Eating foods high in fat can increase your breast cancer risk

A high fat diet increases the risk of the most common form of breast cancer by a fifth, a study has found.

Heavy consumption of saturated fat had a bigger impact, raising the risk of hormone-sensitive breast cancer by 28%.

Fatty diets also made it more likely for a woman to develop breast cancer marked by a defective HER2 gene.

A majority of breast cancers are driven by the female hormone oestrogen, and of these most are also sensitive to the hormone progesterone.
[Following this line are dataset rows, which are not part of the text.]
[config.mk]
export PLATFORM = sky130hd
export DESIGN_NAME = ind_aux_port
export DESIGN_NICKNAME = d
export VERILOG_FILES = /design/src/core/ind_aux_pkg.sv /design/src/core/ind_aux_port.sv /design/src/core/aux_in_filter.sv
export SDC_FILE = /design/constraint.sdc
export NUM_CORES = 1
export LEC_CHECK = 0
export BUFFER_PORTS_ARGS = -buffer_cell sky130_fd_sc_hd__clkbuf_2
export CORE_AREA = 3 3 131 133
export CTS_CLUSTER_SIZE = 14
export DETAILED_ROUTE_END_ITERATION = 10
export DIE_AREA = 0 0 134 136
export HOLD_SLACK_MARGIN = 0.06
export PLACE_DENSITY = 0.8
export SKIP_LAST_GASP = 1
export SYNTH_ARGS = -nofsm -noshare
export SYNTH_HDL_FRONTEND = slang
export SYNTH_HIERARCHICAL = 1
export SYNTH_SLANG_ARGS = --single-unit
[constraint.sdc]
create_clock -name clock -period 2.55 [get_ports clock]
set_input_delay 0.51 -clock clock [delete_from_list [all_inputs] [get_ports clock]]
set_output_delay 0.51 -clock clock [all_outputs]
set_load 0.05 [all_outputs]
[src/core/ind_aux_pkg.sv]
// package: constants, modes and carrier structs for the indicator and aux port block
package ind_aux_pkg;

	// ****************************************
	// widths and reset values
	// ****************************************
	localparam int unsigned PRESET_W   = 4;
	localparam int unsigned CNT_W      = 24;
	localparam int unsigned DEB_W      = 16;
	localparam logic [PRESET_W-1:0] PRESET_RST = 4'h1;
	localparam logic [CNT_W-1:0]    CNT_ZERO   = 24'h000000;
	localparam logic [DEB_W-1:0]    DEB_ZERO   = 16'h0000;
	// default phase lengths in clock cycles (4 ns each)
	localparam logic [CNT_W-1:0] DEF_FLASH_ON  = 24'h2faf08;
	localparam logic [CNT_W-1:0] DEF_FLASH_OFF = 24'h2faf08;
	localparam logic [CNT_W-1:0] DEF_PAUSE     = 24'hbebc20;
	localparam logic [CNT_W-1:0] DEF_PULSE     = 24'h1312d0;
	localparam logic [CNT_W-1:0] DEF_BLINK     = 24'h5f5e10;
	localparam logic [DEB_W-1:0] DEF_DEBOUNCE  = 16'hc350;

	// ****************************************
	// modes
	// ****************************************
	typedef enum logic [1:0] {AUXO_MANUAL, AUXO_ERROR, AUXO_PRESET} aux_out_mode_t;
	typedef enum logic [2:0] {
		AUXI_NONE, AUXI_MUTE1, AUXI_MUTE2, AUXI_MUTE_BOTH,
		AUXI_PWR1, AUXI_PWR2, AUXI_PWR_BOTH, AUXI_CYCLE
	} aux_in_mode_t;

	// ****************************************
	// carriers
	// ****************************************
	typedef struct packed {
		logic [CNT_W-1:0] flash_on;
		logic [CNT_W-1:0] flash_off;
		logic [CNT_W-1:0] pause;
		logic [CNT_W-1:0] pulse;
		logic [CNT_W-1:0] blink;
		logic [DEB_W-1:0] debounce;
	} timing_t;

	typedef struct packed {
		logic thermal;
		logic clip;
		logic load;
		logic amp_fault;
		logic line_volt;
	} err_src_t;

	typedef struct packed {
		logic mute1;
		logic mute2;
		logic pwr_off1;
		logic pwr_off2;
	} chan_ctl_t;

endpackage

[src/core/ind_aux_port.sv]
// indicator and auxiliary control port logic
// Functional notes
// - pulse command indicator on each command for this node only.
// - troubleshooting option holds command indicator steadily on.
// - active preset flashes preset-number bursts, pause between bursts.
// - preset active only while settings match; change stops flashing.
// - link indicator lit on link, flashing on any traffic.
// - speed indicator lit only at 100 megabit link.
// - primary audio port failure enables secondary port.
// - audio port indicator on while in use, blinks when conductor.
// - loss of network audio selects local balanced inputs.
// - override on balanced inputs switches source to it.
// - aux output modes manual, error, preset; manual follows command.
// - error mode asserts aux output on any enabled source error.
// - preset mode drives aux output with preset flash pattern.
// - output inversion applies in manual and error modes only.
// - no-action aux input mode keeps input state readable.
// - mute modes mute channel one, two or both while active.
// - power modes disable channel one, two or both while active.
// - cycle mode steps preset on active-going aux input edge.
// - at upper preset bound, next event wraps to lower bound.
// - high aux input active by default; inversion makes low active.
`timescale 1ns/10ps
module ind_aux_port
	import ind_aux_pkg::*;
(
	input  wire logic                clock,
	input  wire logic                rst_n,
	input  wire timing_t             timing,
	input  wire logic                cmd_rx,
	input  wire logic                cmd_for_me,
	input  wire logic                trouble_on,
	input  wire logic [PRESET_W-1:0] preset_num,
	input  wire logic                preset_load,
	input  wire logic                setting_change,
	input  wire logic                link_up,
	input  wire logic                net_traffic,
	input  wire logic                speed_100,
	input  wire logic                pri_fail,
	input  wire logic [1:0]          port_in_use,
	input  wire logic                conductor,
	input  wire logic                net_audio_lost,
	input  wire logic                override_det,
	input  wire aux_out_mode_t       aux_out_mode,
	input  wire logic                aux_out_cmd,
	input  wire logic                aux_out_inv,
	input  wire err_src_t            err_state,
	input  wire err_src_t            err_enable,
	input  wire aux_in_mode_t        aux_in_mode,
	input  wire logic                aux_in_inv,
	input  wire logic                aux_in_raw,
	input  wire logic [PRESET_W-1:0] preset_min,
	input  wire logic [PRESET_W-1:0] preset_max,
	output logic                     cmd_led_ff,
	output logic                     preset_led_ff,
	output logic                     link_led_ff,
	output logic                     speed_led_ff,
	output logic                     sec_port_en_ff,
	output logic [1:0]               audio_led_ff,
	output logic                     use_local_ff,
	output logic                     aux_out_ff,
	output logic                     aux_in_state_ff,
	output chan_ctl_t                chan_ctl_ff,
	output logic                     preset_step_ff,
	output logic [PRESET_W-1:0]      preset_sel_ff,
	output logic                     preset_active_ff
);

	// ****************************************
	// command activity indicator
	// ****************************************
	logic [CNT_W-1:0] pulse_cnt_ff;

	// only commands addressed here retrigger the pulse; broadcast traffic is link-only
	always_ff @(posedge clock) begin
		if (!rst_n) begin
			pulse_cnt_ff <= CNT_ZERO;
			cmd_led_ff   <= 1'b0;
		end else begin
			if (cmd_rx && cmd_for_me)
				pulse_cnt_ff <= timing.pulse;
			else if (pulse_cnt_ff != CNT_ZERO)
				pulse_cnt_ff <= pulse_cnt_ff - 24'h000001;
			cmd_led_ff <= trouble_on | (cmd_rx & cmd_for_me) | (pulse_cnt_ff != CNT_ZERO);
		end
	end

	// ****************************************
	// preset state and flash pattern
	// ****************************************
	typedef enum logic [1:0] {FL_IDLE, FL_ON, FL_OFF, FL_PAUSE} flash_state_t;
	flash_state_t         fl_state_ff;
	logic [CNT_W-1:0]     fl_cnt_ff;
	logic [PRESET_W-1:0]  fl_left_ff;
	logic                 cyc_event;

	// a change clears the active flag; a load or a cycle step in the same cycle wins
	always_ff @(posedge clock) begin
		if (!rst_n) begin
			preset_active_ff <= 1'b0;
			preset_sel_ff    <= PRESET_RST;
		end else if (cyc_event) begin
			preset_sel_ff    <= (preset_sel_ff >= preset_max || preset_sel_ff < preset_min)
				? preset_min : preset_sel_ff + 4'h1;
			preset_active_ff <= 1'b1;
		end else if (preset_load) begin
			preset_sel_ff    <= preset_num;
			preset_active_ff <= 1'b1;
		end else if (setting_change) begin
			preset_active_ff <= 1'b0;
		end
	end

	// burst of preset_sel flashes, then pause; restart from idle whenever inactive
	always_ff @(posedge clock) begin
		if (!rst_n || !preset_active_ff) begin
			fl_state_ff <= FL_IDLE;
			fl_cnt_ff   <= CNT_ZERO;
			fl_left_ff  <= 4'h0;
		end else if (fl_cnt_ff != CNT_ZERO) begin
			fl_cnt_ff <= fl_cnt_ff - 24'h000001;
		end else begin
			case (fl_state_ff)
				FL_IDLE, FL_PAUSE: begin
					// preset zero has no flashes, so only the pause repeats
					if (preset_sel_ff == 4'h0) begin
						fl_state_ff <= FL_PAUSE;
						fl_cnt_ff   <= timing.pause;
					end else begin
						fl_state_ff <= FL_ON;
						fl_cnt_ff   <= timing.flash_on;
						fl_left_ff  <= preset_sel_ff;
					end
				end
				FL_ON: begin
					fl_state_ff <= FL_OFF;
					fl_cnt_ff   <= timing.flash_off;
					fl_left_ff  <= fl_left_ff - 4'h1;
				end
				FL_OFF: begin
					if (fl_left_ff == 4'h0) begin
						fl_state_ff <= FL_PAUSE;
						fl_cnt_ff   <= timing.pause;
					end else begin
						fl_state_ff <= FL_ON;
						fl_cnt_ff   <= timing.flash_on;
					end
				end
				default: fl_state_ff <= FL_IDLE;
			endcase
		end
	end

	logic flash_lvl;
	assign flash_lvl = (fl_state_ff == FL_ON);

	always_ff @(posedge clock) begin
		if (!rst_n) preset_led_ff <= 1'b0;
		else        preset_led_ff <= flash_lvl;
	end

	// ****************************************
	// network indicators and failover
	// ****************************************
	logic [CNT_W-1:0] blink_cnt_ff;
	logic             blink_ph_ff;

	// one shared blink clock for traffic and conductor indications
	always_ff @(posedge clock) begin
		if (!rst_n) begin
			blink_cnt_ff <= CNT_ZERO;
			blink_ph_ff  <= 1'b0;
		end else if (blink_cnt_ff >= timing.blink) begin
			blink_cnt_ff <= CNT_ZERO;
			blink_ph_ff  <= ~blink_ph_ff;
		end else begin
			blink_cnt_ff <= blink_cnt_ff + 24'h000001;
		end
	end

	always_ff @(posedge clock) begin
		if (!rst_n) begin
			link_led_ff  <= 1'b0;
			speed_led_ff <= 1'b0;
		end else begin
			link_led_ff  <= link_up & ~(net_traffic & blink_ph_ff);
			speed_led_ff <= link_up & speed_100;
		end
	end

	genvar gp;
	generate
		for (gp = 0; gp < 2; gp++) begin : g_port
			always_ff @(posedge clock) begin
				if (!rst_n) audio_led_ff[gp] <= 1'b0;
				else        audio_led_ff[gp] <= port_in_use[gp] & (~conductor | blink_ph_ff);
			end
		end
	endgenerate

	// secondary stays enabled once primary failed until reset; local source follows status
	always_ff @(posedge clock) begin
		if (!rst_n) begin
			sec_port_en_ff <= 1'b0;
			use_local_ff   <= 1'b0;
		end else begin
			if (pri_fail) sec_port_en_ff <= 1'b1;
			use_local_ff <= net_audio_lost | override_det;
		end
	end

	// ****************************************
	// auxiliary output
	// ****************************************
	logic err_any;
	assign err_any = |(err_state & err_enable);

	always_ff @(posedge clock) begin
		if (!rst_n) aux_out_ff <= 1'b0;
		else begin
			case (aux_out_mode)
				AUXO_MANUAL: aux_out_ff <= aux_out_cmd ^ aux_out_inv;
				AUXO_ERROR:  aux_out_ff <= err_any ^ aux_out_inv;
				AUXO_PRESET: aux_out_ff <= flash_lvl;
				default:     aux_out_ff <= 1'b0;
			endcase
		end
	end

	// ****************************************
	// auxiliary input
	// ****************************************
	logic deb_lvl;
	logic deb_rise;
	logic deb_fall;

	aux_in_filter u_filter (
		.clock      (clock),
		.rst_n      (rst_n),
		.raw_in     (aux_in_raw),
		.deb_cycles (timing.debounce),
		.level      (deb_lvl),
		.rise       (deb_rise),
		.fall       (deb_fall)
	);

	logic act;
	assign act       = deb_lvl ^ aux_in_inv;
	assign cyc_event = (aux_in_mode == AUXI_CYCLE) && (aux_in_inv ? deb_fall : deb_rise);

	always_ff @(posedge clock) begin
		if (!rst_n) begin
			aux_in_state_ff <= 1'b0;
			chan_ctl_ff     <= '0;
			preset_step_ff  <= 1'b0;
		end else begin
			aux_in_state_ff      <= deb_lvl;
			preset_step_ff       <= cyc_event;
			chan_ctl_ff.mute1    <= act && (aux_in_mode == AUXI_MUTE1 ||
				aux_in_mode == AUXI_MUTE_BOTH);
			chan_ctl_ff.mute2    <= act && (aux_in_mode == AUXI_MUTE2 ||
				aux_in_mode == AUXI_MUTE_BOTH);
			chan_ctl_ff.pwr_off1 <= act && (aux_in_mode == AUXI_PWR1 ||
				aux_in_mode == AUXI_PWR_BOTH);
			chan_ctl_ff.pwr_off2 <= act && (aux_in_mode == AUXI_PWR2 ||
				aux_in_mode == AUXI_PWR_BOTH);
		end
	end

	// ****************************************
	// assertions
	// ****************************************
	property p_cmd_led;
		@(posedge clock) disable iff (!rst_n) (cmd_rx && cmd_for_me) |=> cmd_led_ff;
	endproperty
	a_cmd_led: assert property (p_cmd_led) else $error("cmd led missed");

	property p_trouble;
		@(posedge clock) disable iff (!rst_n) trouble_on |=> cmd_led_ff;
	endproperty
	a_trouble: assert property (p_trouble) else $error("trouble not steady");

	property p_inactive;
		@(posedge clock) disable iff (!rst_n)
			(setting_change && !preset_load && !cyc_event) |=> ##2 !preset_led_ff;
	endproperty
	a_inactive: assert property (p_inactive) else $error("flash after change");

	property p_speed;
		@(posedge clock) disable iff (!rst_n) speed_led_ff |-> $past(link_up && speed_100);
	endproperty
	a_speed: assert property (p_speed) else $error("speed led wrong");

	property p_sec;
		@(posedge clock) disable iff (!rst_n) pri_fail |=> sec_port_en_ff;
	endproperty
	a_sec: assert property (p_sec) else $error("secondary not enabled");

	property p_local;
		@(posedge clock) disable iff (!rst_n) (net_audio_lost || override_det) |=> use_local_ff;
	endproperty
	a_local: assert property (p_local) else $error("local source missed");

	property p_manual;
		@(posedge clock) disable iff (!rst_n)
			(aux_out_mode == AUXO_MANUAL) |=> aux_out_ff == $past(aux_out_cmd ^ aux_out_inv);
	endproperty
	a_manual: assert property (p_manual) else $error("manual aux out wrong");

	property p_error;
		@(posedge clock) disable iff (!rst_n)
			(aux_out_mode == AUXO_ERROR) |=> aux_out_ff == $past(err_any ^ aux_out_inv);
	endproperty
	a_error: assert property (p_error) else $error("error aux out wrong");

	property p_wrap;
		@(posedge clock) disable iff (!rst_n)
			(cyc_event && preset_sel_ff >= preset_max) |=> preset_sel_ff == $past(preset_min);
	endproperty
	a_wrap: assert property (p_wrap) else $error("preset wrap wrong");

	property p_mute_both;
		@(posedge clock) disable iff (!rst_n)
			(aux_in_mode == AUXI_MUTE_BOTH && act) |=> chan_ctl_ff.mute1 && chan_ctl_ff.mute2;
	endproperty
	a_mute_both: assert property (p_mute_both) else $error("mute both missed");

	c_cycle:   cover property (@(posedge clock) disable iff (!rst_n) cyc_event);
	c_flash:   cover property (@(posedge clock) disable iff (!rst_n) fl_state_ff == FL_PAUSE);
	c_err_out: cover property (@(posedge clock) disable iff (!rst_n)
		aux_out_mode == AUXO_ERROR && aux_out_ff);

endmodule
Eluned Hughes, Senior Manager - Information at Breakthrough Breast Cancer said: “This is an important finding because it's difficult to unpick which elements of a person’s diet impact upon their breast cancer risk.  We know that 40% of breast cancers could be prevented by changes to lifestyle such as being regularly active, maintaining a healthy weight and limiting alcohol consumption but this study provides us with further insight into the specific role of saturated fat intake and certain types of breast cancer.

“Whilst we are learning more and more each day about the environmental, genetic and lifestyle factors that affect breast cancer risk, it is not yet possible to predict who will get breast cancer, and for women who have been diagnosed with the disease, we can’t yet say what caused it. 

“That’s why Breakthrough is leading the way to find the answers to these questions through our research work, including the Breakthrough Generations Study, the largest study of its kind, following more than 113,000 women from across the UK for 40 years in a bid to find the root causes of breast cancer.  Our hope is that as the study continues to report over time, we will eventually be able to identify high-risk women and find ways to prevent them from developing breast cancer at all.”

Scientists who studied data on 10,000 patients found an association between fat consumption and breast cancer in these women. The same link was not seen in women whose cancers were neither hormone-sensitive nor HER2-positive.

The findings, from the Epic breast cancer study involving more than 300,000 women in 10 European countries, are reported in the Journal Of The National Cancer Institute.

The authors, led by Dr Sabina Sieri from the National Tumour Institute in Milan, Italy, wrote: "To conclude, the results of this prospective study on a large heterogeneous population of European women indicate that a high-fat diet increases BC risk and, most conspicuously, that high saturated fat intake increases risk of receptor-positive disease, suggesting saturated fat involvement in the etiology (causes) of receptor-positive BC."